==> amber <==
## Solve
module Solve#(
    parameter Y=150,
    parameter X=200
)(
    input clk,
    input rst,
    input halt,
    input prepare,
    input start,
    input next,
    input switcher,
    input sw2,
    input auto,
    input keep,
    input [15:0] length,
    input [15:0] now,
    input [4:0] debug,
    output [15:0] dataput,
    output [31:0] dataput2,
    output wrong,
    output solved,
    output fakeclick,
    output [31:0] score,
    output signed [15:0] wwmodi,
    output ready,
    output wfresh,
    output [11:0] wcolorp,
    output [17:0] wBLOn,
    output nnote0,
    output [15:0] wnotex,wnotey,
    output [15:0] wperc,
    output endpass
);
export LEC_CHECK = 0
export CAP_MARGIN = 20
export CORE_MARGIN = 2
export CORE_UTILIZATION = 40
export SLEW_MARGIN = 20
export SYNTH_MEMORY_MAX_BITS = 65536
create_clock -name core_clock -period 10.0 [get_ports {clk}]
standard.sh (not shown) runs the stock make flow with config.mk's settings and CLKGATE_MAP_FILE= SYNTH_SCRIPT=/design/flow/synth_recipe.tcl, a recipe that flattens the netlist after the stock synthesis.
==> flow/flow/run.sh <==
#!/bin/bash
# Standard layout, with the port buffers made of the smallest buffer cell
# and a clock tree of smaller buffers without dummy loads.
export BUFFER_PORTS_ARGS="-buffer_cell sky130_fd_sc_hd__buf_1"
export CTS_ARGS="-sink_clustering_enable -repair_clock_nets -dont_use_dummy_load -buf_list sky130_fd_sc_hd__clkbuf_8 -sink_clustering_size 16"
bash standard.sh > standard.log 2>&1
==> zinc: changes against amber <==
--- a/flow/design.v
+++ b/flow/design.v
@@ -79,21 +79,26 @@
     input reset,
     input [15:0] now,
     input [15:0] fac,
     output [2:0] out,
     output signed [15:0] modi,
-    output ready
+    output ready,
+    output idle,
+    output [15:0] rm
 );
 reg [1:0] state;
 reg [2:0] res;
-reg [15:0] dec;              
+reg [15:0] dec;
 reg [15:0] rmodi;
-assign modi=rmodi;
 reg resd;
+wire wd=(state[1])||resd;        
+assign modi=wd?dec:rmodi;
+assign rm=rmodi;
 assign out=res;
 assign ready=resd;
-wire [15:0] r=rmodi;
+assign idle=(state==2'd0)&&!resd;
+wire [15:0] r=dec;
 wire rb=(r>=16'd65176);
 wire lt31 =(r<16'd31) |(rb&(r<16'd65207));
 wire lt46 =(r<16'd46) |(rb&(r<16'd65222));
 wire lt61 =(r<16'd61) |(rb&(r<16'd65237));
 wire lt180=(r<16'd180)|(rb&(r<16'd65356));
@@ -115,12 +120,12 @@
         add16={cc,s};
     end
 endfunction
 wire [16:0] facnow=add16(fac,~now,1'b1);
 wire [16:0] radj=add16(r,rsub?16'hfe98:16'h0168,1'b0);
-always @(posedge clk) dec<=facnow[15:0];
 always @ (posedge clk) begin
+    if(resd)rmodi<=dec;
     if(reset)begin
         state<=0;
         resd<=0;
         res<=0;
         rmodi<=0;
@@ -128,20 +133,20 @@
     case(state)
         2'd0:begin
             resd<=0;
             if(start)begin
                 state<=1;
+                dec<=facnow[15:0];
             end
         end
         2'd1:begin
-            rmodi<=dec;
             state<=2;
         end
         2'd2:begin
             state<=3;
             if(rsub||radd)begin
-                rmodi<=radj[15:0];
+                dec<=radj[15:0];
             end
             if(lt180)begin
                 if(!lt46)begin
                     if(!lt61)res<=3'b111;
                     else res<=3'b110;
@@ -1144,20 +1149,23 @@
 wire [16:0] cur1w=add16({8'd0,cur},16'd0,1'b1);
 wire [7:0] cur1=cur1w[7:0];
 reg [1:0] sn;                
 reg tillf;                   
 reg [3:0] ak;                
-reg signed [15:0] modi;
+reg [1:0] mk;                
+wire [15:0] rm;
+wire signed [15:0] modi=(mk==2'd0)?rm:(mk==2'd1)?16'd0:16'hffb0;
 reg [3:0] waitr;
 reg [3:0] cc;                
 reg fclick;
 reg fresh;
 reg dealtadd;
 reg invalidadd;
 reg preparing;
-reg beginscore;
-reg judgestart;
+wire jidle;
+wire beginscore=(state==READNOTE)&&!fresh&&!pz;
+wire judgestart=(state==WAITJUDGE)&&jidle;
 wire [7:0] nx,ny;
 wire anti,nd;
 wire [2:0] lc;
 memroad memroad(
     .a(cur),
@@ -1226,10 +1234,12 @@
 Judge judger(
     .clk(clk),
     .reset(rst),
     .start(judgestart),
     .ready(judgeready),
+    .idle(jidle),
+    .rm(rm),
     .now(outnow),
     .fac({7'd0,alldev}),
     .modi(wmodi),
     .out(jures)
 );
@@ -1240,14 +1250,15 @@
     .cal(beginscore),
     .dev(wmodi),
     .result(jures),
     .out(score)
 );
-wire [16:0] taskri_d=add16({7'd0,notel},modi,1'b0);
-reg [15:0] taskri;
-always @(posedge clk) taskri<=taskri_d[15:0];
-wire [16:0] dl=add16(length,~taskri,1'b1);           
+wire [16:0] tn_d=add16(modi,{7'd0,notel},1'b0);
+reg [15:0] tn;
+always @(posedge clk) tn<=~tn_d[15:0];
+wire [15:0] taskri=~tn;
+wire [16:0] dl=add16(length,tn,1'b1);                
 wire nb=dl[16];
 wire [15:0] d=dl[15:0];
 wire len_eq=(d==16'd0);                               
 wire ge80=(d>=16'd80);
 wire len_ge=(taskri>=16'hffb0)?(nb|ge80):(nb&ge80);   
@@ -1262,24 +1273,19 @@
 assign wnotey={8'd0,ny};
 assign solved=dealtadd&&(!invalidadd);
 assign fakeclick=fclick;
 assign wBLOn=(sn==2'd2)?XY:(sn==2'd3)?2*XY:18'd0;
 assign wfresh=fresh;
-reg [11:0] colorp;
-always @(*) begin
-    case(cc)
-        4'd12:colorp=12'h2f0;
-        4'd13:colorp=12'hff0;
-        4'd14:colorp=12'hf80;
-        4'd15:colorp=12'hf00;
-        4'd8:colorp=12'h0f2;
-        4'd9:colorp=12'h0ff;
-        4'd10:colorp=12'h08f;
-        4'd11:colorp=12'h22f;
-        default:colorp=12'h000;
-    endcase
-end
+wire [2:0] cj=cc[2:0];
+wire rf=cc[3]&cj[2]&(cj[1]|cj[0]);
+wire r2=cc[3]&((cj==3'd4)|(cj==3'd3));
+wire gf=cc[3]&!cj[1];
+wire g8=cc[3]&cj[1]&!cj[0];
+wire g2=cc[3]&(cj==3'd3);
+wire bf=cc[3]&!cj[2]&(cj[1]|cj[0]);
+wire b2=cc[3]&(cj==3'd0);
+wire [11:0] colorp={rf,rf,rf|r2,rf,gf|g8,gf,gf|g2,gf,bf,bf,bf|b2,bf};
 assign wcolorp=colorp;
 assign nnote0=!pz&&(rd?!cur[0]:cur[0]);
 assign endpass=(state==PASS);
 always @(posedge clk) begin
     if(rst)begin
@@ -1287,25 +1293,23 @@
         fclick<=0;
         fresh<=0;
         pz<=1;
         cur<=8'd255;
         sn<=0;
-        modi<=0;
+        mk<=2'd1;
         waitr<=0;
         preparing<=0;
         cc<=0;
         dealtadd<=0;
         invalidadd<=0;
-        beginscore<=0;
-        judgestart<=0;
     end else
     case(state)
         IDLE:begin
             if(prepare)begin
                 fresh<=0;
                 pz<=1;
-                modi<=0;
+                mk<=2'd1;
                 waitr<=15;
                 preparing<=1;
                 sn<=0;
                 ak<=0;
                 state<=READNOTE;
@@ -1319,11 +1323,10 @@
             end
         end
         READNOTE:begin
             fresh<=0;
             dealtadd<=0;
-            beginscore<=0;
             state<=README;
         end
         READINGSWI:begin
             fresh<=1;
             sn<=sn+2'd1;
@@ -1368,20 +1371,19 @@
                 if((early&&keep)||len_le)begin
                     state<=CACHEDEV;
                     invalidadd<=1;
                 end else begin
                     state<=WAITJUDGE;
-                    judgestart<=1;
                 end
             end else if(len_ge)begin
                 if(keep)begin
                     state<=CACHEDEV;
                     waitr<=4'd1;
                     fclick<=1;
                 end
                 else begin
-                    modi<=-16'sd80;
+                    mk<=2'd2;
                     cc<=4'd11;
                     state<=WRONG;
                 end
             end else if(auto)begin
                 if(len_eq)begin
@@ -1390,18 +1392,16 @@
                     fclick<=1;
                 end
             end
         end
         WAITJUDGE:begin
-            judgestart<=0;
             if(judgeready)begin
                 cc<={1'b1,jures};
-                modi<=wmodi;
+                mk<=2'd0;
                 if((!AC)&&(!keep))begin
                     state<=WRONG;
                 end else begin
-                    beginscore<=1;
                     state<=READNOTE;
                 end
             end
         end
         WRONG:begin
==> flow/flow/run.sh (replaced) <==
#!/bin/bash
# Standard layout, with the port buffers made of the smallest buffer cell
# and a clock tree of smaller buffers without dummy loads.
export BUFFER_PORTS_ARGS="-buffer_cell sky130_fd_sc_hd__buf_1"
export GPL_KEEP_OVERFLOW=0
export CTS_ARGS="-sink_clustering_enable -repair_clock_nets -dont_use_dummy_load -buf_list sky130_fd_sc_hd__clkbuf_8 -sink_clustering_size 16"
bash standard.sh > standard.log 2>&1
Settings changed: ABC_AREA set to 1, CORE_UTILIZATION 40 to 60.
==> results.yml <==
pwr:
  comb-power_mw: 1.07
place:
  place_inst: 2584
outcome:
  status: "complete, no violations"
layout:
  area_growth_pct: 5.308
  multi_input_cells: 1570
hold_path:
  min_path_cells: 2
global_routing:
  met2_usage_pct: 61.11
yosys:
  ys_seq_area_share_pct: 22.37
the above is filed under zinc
This is an optimization exercise on Yosys and OpenROAD, whose aim is small area, not a production implementation. Function was checked by simulation only, so behaviour that the tests miss may differ from the original. Power is estimated from default activity; no workload was simulated.

### design/flow/config.mk
export PLATFORM = sky130hd
export DESIGN_NAME = alu
export DESIGN_NICKNAME = alu
export VERILOG_FILES = /design/flow/design.v
export SDC_FILE = /design/flow/constraint.sdc
export NUM_CORES = 4
export LEC_CHECK = 0
export CAP_MARGIN = 20
export CORE_MARGIN = 2
export CORE_UTILIZATION = 40
export SLEW_MARGIN = 20
### design/flow/constraint.sdc
create_clock -name core_clock -period 8.0 [get_ports {CLK}]
set_input_delay 1.6000 -clock core_clock [delete_from_list [all_inputs] [get_ports {CLK}]]
set_output_delay 1.6000 -clock core_clock [all_outputs]
set_load 0.01 [all_outputs]
### design/flow/design.v
module alu(OPA, OPB, CIN,INP_VALID, CLK, RST, CMD, CE, MODE, COUT, OFLOW, RES, G, E, L, ERR);
    input ['d8-1:0] OPA, OPB;
    input CLK, RST, CE, MODE, CIN;
    input [1:0] INP_VALID;
    input ['d4-1:0] CMD;
    output reg ['d16-1:0] RES;
    output reg COUT;
    output reg OFLOW;
    output reg G;
    output reg E;
    output reg L;
    output reg ERR;
    reg ['d16-1:0] RES_next;
    reg COUT_next, OFLOW_next, G_next, E_next, L_next, ERR_next;
    reg ['d16-1:0] res_t;
    reg cout_t, oflow_t, g_t, e_t, l_t, err_t;
    always @(posedge CLK or posedge RST) begin
        if (RST) begin
            RES <= {'d16{1'b0}};
            COUT <= 1'b0;
            OFLOW <= 1'b0;
            G <= 1'b0;
            E <= 1'b0;
            L <= 1'b0;
            ERR <= 1'b0;
        end
        else begin
                RES <= RES_next;
                COUT <= COUT_next;
                OFLOW <= OFLOW_next;
                G <= G_next;
                E <= E_next;
                L <= L_next;
                ERR <= ERR_next;
        end
    end
    always @(posedge CLK) begin
        res_t = {'d16{1'b0}};
        cout_t = 1'b0;
        oflow_t = 1'b0;
        g_t = 1'b0;
        e_t = 1'b0;
        l_t = 1'b0;
        err_t = 1'b0;
        if (CE) begin
            if (MODE) begin
                case (CMD)
                   'd0: begin
                        if (INP_VALID == 'b11) begin
                            res_t = OPA+ OPB;
                            cout_t = res_t[8]; 
                        end
                   end
                   'd1: begin
                        if (INP_VALID == 'b11) begin
                            oflow_t = (OPA < OPB);
                            res_t = OPA - OPB;
                        end
                   end
                   'd2: begin
                        if (INP_VALID == 'b11) begin
                            res_t = OPA + OPB + CIN;
                            cout_t = res_t[8];
                        end
                   end
                   'd3: begin
                        if (INP_VALID == 'b11) begin
                            oflow_t = (OPA < (OPB + CIN));
                            res_t = OPA - OPB - CIN;
                        end
                   end
                   'd4:  begin
                        if (INP_VALID[0] == 'b1) begin
                            res_t = OPA + 1;
                        end
                   end
                   'd5: begin
                        if (INP_VALID[0] == 'b1) begin
                            res_t = OPA - 1;
                            if (OPA == {'d8{1'b0}}) oflow_t = 1;
                        end
                   end
                   'd6: begin
                        if (INP_VALID[1] == 'b1) begin
                            res_t = OPB + 1;
                        end
                   end
                   'd7: begin
                        if (INP_VALID[1] == 'b1) begin
                            res_t = OPB - 1;
                            if (OPB == {'d8{1'b0}}) oflow_t = 1;
                        end
                   end
                   'd8: begin
                        if (INP_VALID == 'b11) begin
                            if (OPA == OPB) begin
                                e_t = 1'b1;
                                g_t = 1'b0;
                                l_t = 1'b0;
                            end
                            else if (OPA > OPB) begin
                                e_t = 1'b0;
                                g_t = 1'b1;
                                l_t = 1'b0;
                            end
                            else begin
                                e_t = 1'b0;
                                g_t = 1'b0;
                                l_t = 1'b1;
                            end
                        end
                   end
                   'd9: begin
                        if (INP_VALID == 'b11) begin
                            res_t = (OPA + 1) * (OPB + 1);
                        end
                   end
                   'd10: begin
                        if (INP_VALID == 'b11) begin
                            res_t = (OPA << 1) * (OPB);
                        end
                   end
                   'd11: begin
                        if (INP_VALID == 'b11) begin
                            res_t = $signed(OPA) + $signed(OPB);
                            oflow_t =((OPA[7] == OPB[7]) && (res_t[7] != OPA[7]));
                            cout_t = res_t[8];
                            if ($signed(res_t) < 0) l_t = 1'b1;
                            else if ($signed(res_t) > 0) g_t = 1'b1;
                            else e_t = 1'b1;
                        end
                   end
                   'd12: begin
                        if (INP_VALID == 'b11) begin
                            res_t = $signed(OPA) - $signed(OPB);
                            oflow_t = ((OPA[7] != OPB[7]) && (res_t[7] != OPA[7]));
                            cout_t = res_t[8];
                            if ($signed(res_t) < 0) l_t = 1'b1;
                            else if ($signed(res_t) > 0) g_t = 1'b1;
                            else e_t = 1'b1;
                        end
                   end
                   default:;
               endcase
            end
            else begin
                case (CMD)
                    'd0:begin
                        if (INP_VALID == 'b11) res_t = {1'b0, OPA & OPB};
                    end
                    'd1:begin
                        if (INP_VALID == 'b11) res_t = {1'b0, ~(OPA & OPB)};
                    end
                    'd2:begin
                        if (INP_VALID == 'b11)res_t = {1'b0, OPA | OPB};
                    end
                    'd3:begin
                        if (INP_VALID == 'b11)res_t = {1'b0, ~(OPA | OPB)};
                    end
                    'd4:begin
                        if (INP_VALID == 'b11) res_t = {1'b0, OPA ^ OPB};
                    end
                    'd5:begin
                        if (INP_VALID == 'b11) res_t = {1'b0, ~(OPA ^ OPB)};
                    end
                    'd6:begin
                        if (INP_VALID[0] == 'b1)
                            res_t = ~OPA &{'d8 {1'b1}};
                    end
                    'd7:begin
                        if (INP_VALID[1] == 'b1)
                            res_t =  ~OPB&{'d8{1'b1}};
                    end
                    'd8:begin
                        if (INP_VALID[0] == 'b1)
                            res_t = (OPA >> 1) &{'d8{1'b1}} ;
                    end
                    'd9:begin
                        if (INP_VALID[0] == 'b1)
                            res_t = (OPA << 1)&{'d8{1'b1}};
                    end
                    'd10:begin
                        if (INP_VALID[1] == 'b1)
                            res_t = (OPB >> 1)&{'d8{1'b1}};
                    end
                    'd11:begin
                        if (INP_VALID[1] == 'b1)
                            res_t = (OPB << 1)&{'d8{1'b1}};
                    end
                    'd12:begin
                        if (INP_VALID == 'b11) begin
                            if (!(|OPB['d8-1:'d2+1])) begin
                                res_t = ((OPA <<  OPB['d2:0]) | (OPA >> ('d8 -  OPB['d2:0])))&{'d8{1'b1}};
                            end
                            else err_t = 1'b1;
                        end
                    end
                    'd13:begin
                        if (INP_VALID == 'b11) begin
                            if (!(|OPB['d8-1:'d2+1])) begin
                                res_t = ((OPA >> OPB['d2:0]) | (OPA << ('d8 - OPB['d2:0]))) &{'d8{1'b1}};
                            end
                            else err_t = 1'b1;
                        end
                    end
                    default: ;
                endcase
            end
            if(!(MODE == 1 && (CMD == 'd10 || CMD == 'd9 || CMD == 'd12 || CMD == 'd11)))
                res_t = res_t & {'d8{1'b1}};
        end
        RES_next <= res_t;
        COUT_next <= cout_t;
        OFLOW_next <= oflow_t;
        G_next <= g_t;
        E_next <= e_t;
        L_next <= l_t;
        ERR_next <= err_t;
    end
endmodule
### design/flow/run.sh
#!/bin/bash
# synth_recipe.tcl (not shown) runs the flow's synth.tcl, then flattens the netlist and writes it again
# the make line also repeats each setting of config.mk as NAME=value (left out here)
make -C /OpenROAD-flow-scripts/flow DESIGN_CONFIG=/design/flow/config.mk WORK_HOME=/design/flow/orfs CLKGATE_MAP_FILE= SYNTH_SCRIPT=/design/flow/synth_recipe.tcl finish
==> load_flow_metrics.sql <==
INSERT INTO impl_metrics (metric_group, metric, value, unit) VALUES
('synthesis', 'synth_edf_count', '0', ''),
('synthesis', 'fraction_of_synthesis_flops_using_an_asynchronous_set_or_reset_pin', '50.0', '%'),
('power', 'comb_power_share', '75.8', '%'),
('placement', 'post-place-ws', '0.465', 'ns'),
('clock_network', 'clock_sink_count', '44', ''),
('detailed_routing', 'wirelength', '36900', 'µm'),
('power', 'power.clock.fraction', '12.3', '%'),
('timing', 'worst_pin_slew', '1.13', 'ns'),
('synthesis', 'synth_compound_area_share', '18.9', '%'),
('run_status', 'result_of_the_run', 'no timing/DRC/antenna violations', ''),
('detailed_routing', 'detail_route.vias_per_cell', '6.03', ''),
('critical_path', 'crit_required', '8.16', 'ns'),
('power', 'pwr-share-seq', '11.8', '%'),
('synthesis', 'yosys-mux-area-fraction', '3.57', '%'),
('synthesis', 'post-synth-top-count-cell', 'inv_1', ''),
('global_routing', 'globalRouteOverflowTotal', '0', ''),
('power', 'power_report.internal_total', '943', 'µW'),
('worst_hold_path', 'worstHoldPathType', 'register to register', ''),
('floorplanning', 'number_of_top_level_pins', '49', ''),
('clock_network', 'post_cts_resize_count', '0', ''),
('clock_network', 'clock_tree.root_cell', 'clkbuf_16', ''),
('synthesis', 'yosysTopAreaCellShare', '16.9', '%'),
('clock_network', 'cts.path.max_buffers', '2', ''),
('synthesis', 'postSynthAreaPerCell', '7.97', 'µm²'),
('finish', 'multiInputGateArea', '8310', 'µm²'),
('finish', 'drive_gt1_share', '8.58', '%'),
('clock_network', 'htree_levels', '2', ''),
('timing', 'max-slew-margin-rel', '23.8', '%'),
('detailed_routing', 'drtPass1Iterations', '8', ''),
('timing', 'grt_setup_unrepaired', 'no', ''),
('finish', 'final_net_count', '1537', ''),
('floorplanning', 'die_h', '164', 'µm'),
('floorplanning', 'die-area', '26800', 'µm²'),
('power', 'fraction_of_power_spent_switching_nets', '50.7', '%'),
('finish', 'finalNonFillerCells', '1648', ''),
('floorplanning', 'starting_density_of_the_core', '40.7', '%'),
('synthesis', 'yosys.area_share.simple', '19.6', '%'),
('placement', 'finalWeightedCongestion', '1.01', ''),
('clock_network', 'clock_tree_from_tritoncts', 'built', ''),
('synthesis', 'synth_seq_cells', '44', ''),
('detailed_routing', 'routed_wire_length_per_instance', '22.4', 'µm'),
('detailed_routing', 'residual_drc', '0', ''),
('power', 'power_density', '169', 'nW/µm²'),
('global_routing', 'pin_count_of_the_biggest_net_entering_global_routing', '40', ''),
('timing', 'postLayoutSetupSlackWorst', '0.693', 'ns'),
('synthesis', 'synth_adder_area_share', '30.1', '%'),
('synthesis', 'synth.yosys.warnings', '1', ''),
('timing', 'setup-violations-final', '0', ''),
('timing', 'finalMaxSlewViolations', '0', ''),
('detailed_routing', 'ant_nets', '0', ''),
('placement', 'place_area', '11100', 'µm²'),
('floorplanning', 'core.rowCount', '58', ''),
('detailed_routing', 'vias', '9933', ''),
('synthesis', 'synth.lib_cells_used.distinct', '94', ''),
('clock_network', 'clkLatencyLatePin', '0.27', 'ns'),
('synthesis', 'synthFlopType', 'dfxtp_1', ''),
('synthesis', 'synth.area.top_cells', 'fa_1, ha_1, inv_1, dfrtp_1, nor2_1', ''),
('synthesis', 'postSynthCellCount', '1281', ''),
('synthesis', 'synth_seq_area_share', '9.70', '%'),
('critical_path', 'crit_path_start_kind', 'primary input', ''),
('timing', 'final-hold-violation-count', '0', ''),
('timing', 'final.min_clock_period', '7.31', 'ns'),
('placement', 'portBuffers', '48', ''),
('global_routing', 'antenna_found_initial', '1', ''),
('timing', 'finalHoldWorstSlack', '0.324', 'ns'),
('power', 'p_sw', '971', 'µW'),
('floorplanning', 'core_region_area', '25100', 'µm²'),
('finish', 'layout.area.seq', '991', 'µm²'),
('power', 'leakage', '0.00510', 'µW'),
('synthesis', 'yosys.area.top_type', 'fa_1', ''),
('global_routing', 'globalRouteTotalUtil', '28.1', '%');
==> metrics by stage <==
step                util [%]  power [µW]
finish                  45.0        1910
global route            45.0        2090
CTS                     45.0        1910
detailed placement      44.3        1670
global placement        44.3        1660
floorplan                  -        1250
==> final timing paths <==
check	from	end	slack [ns]	cells past startpoint
worst min-delay path	RES_next[8]	RES[8]	0.32	0
max in group asynchronous	RST	ERR	5.75	2
worst max-delay path	OPB[0]	RES_next[14]	0.69	21
min in group asynchronous	RST	RES[9]	1.76	2
worst max register to register	RES_next[15]	RES[15]	7.58	0
worst min register to register	RES_next[8]	RES[8]	0.32	0
==> cells in the final DEF, fill, tap and decap left out, types with 5 or more instances in the layout <==
cell	count
a21oi_1	61
a22oi_1	14
or3_1	7
and3_1	7
o221ai_1	5
o211ai_1	6
a32oi_1	6
ha_1	108
nor4_1	11
a31oi_1	13
dfxtp_1	22
fa_1	86
o21ai_0	29
buf_4	44
xnor2_1	53
a211oi_1	8
or2_2	14
nor2b_1	8
nand4_1	9
o32ai_1	6
clkbuf_16	5
a221o_1	5
o22ai_1	30
clkdlybuf4s50_1	48
inv_1	150
nor2_1	143
xor2_1	37
mux2i_1	24
and2_1	7
xnor2_2	7
nor3_1	36
a221oi_1	10
a21o_1	9
nand3_1	35
dfrtp_1	22
nand2_1	106
nand2b_1	15
==> cells by family (layout without fill, tap and decap cells) <==
logic type / after synthesis / after routing
AND/OR/NAND/NOR: 424 / 424
AO/OA/AOI/OAI: 267 / 267
multiplexers: 31 / 31
buffers and inverters: 222 / 258
other: 0 / 1
flip-flops: 44 / 44
adder cells (fa/ha/maj): 194 / 194
XOR/XNOR: 99 / 99
==> power by group through the flow <==
stage | Combinational, µW | Sequential (µW) | Clock (µW)
floorplan | 1020 | 232 | 0
global placement | 1430 | 231 | 0
detailed placement | 1440 | 231 | 0
CTS | 1450 | 227 | 241
global route | 1610 | 227 | 252
finish | 1450 | 227 | 236
==> metal layers <==
metal	up-vias	track usage [%]	share of wire, %
met5	-	0	0
met1	4804	38.2	42
met2	519	44.7	44
met3	107	3.03	8.2
li1	4503	-	-
met4	0	13.3	5.2
==> area by class of cell <==
type | instances | area share (%)
diodes | 1 | 0.0221
repair buffers | 92 | 7.17
well taps | 330 | 3.65
flip-flops and latches | 44 | 8.77
inverters | 158 | 5.27
clock buffers | 7 | 1.35
clock inverters | 1 | 0.266
multi-input cells | 1015 | 73.5
==> worst max-delay path, stage by stage <==
cell and delay [ns]:
clkdlybuf4s50_1 0.68, ha_1 0.33, xor2_1 0.54, nand2_1 0.17
fa_1 0.56, inv_1 0.04, ha_1 0.29, ha_1 0.28
inv_1 0.05, fa_1 0.52, inv_1 0.04, ha_1 0.24
fa_1 0.42, a21o_1 0.19, a211o_1 0.31, a2111oi_0 0.41
or3_1 0.21, o21ai_0 0.11, xor2_1 0.15, a22oi_1 0.21
a21oi_1 0.09
==> state kept, by name, indices dropped and copies added (netlist names) <==
| signal | count |
|---|---|
| RES | 16 |
| RES_next | 16 |
| COUT | 1 |
| COUT_next | 1 |
| E | 1 |
| ERR | 1 |
| ERR_next | 1 |
| E_next | 1 |
| G | 1 |
| G_next | 1 |
| L | 1 |
| L_next | 1 |
| OFLOW | 1 |
| OFLOW_next | 1 |

## afterwards: timing with drivers on the ports
Ports are ideal in the flow. The routed layout listed here was re-timed in OpenROAD.
Step 1, drivers: a clkbuf_16 drives CLK and a buf_2 each remaining input, both assumed.
Step 2 moves the port delays by t, midway between the first and last clock arrival at a register: inputs arrive t later, outputs are due t later. That takes back most of the time a late clock gives input paths.
a / b / c = no drivers / after step 1 / after step 2; a / b = the first two.
shift t [ns]: 0.306
setup slack, ns: 0.693 / 0.693 / 0.387
worst setup path at the end: input to register
After both steps this run still meets setup and hold. For this run, drivers alone change the setup slack by 0.000 ns; drivers and shift together by -0.306 ns.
+-------+
*WHAT IS REQUIRED*.
Where a line in the records above holds the string "waitr", it counts toward the total; give that total alone.

*WRITTEN SOLUTION*.
4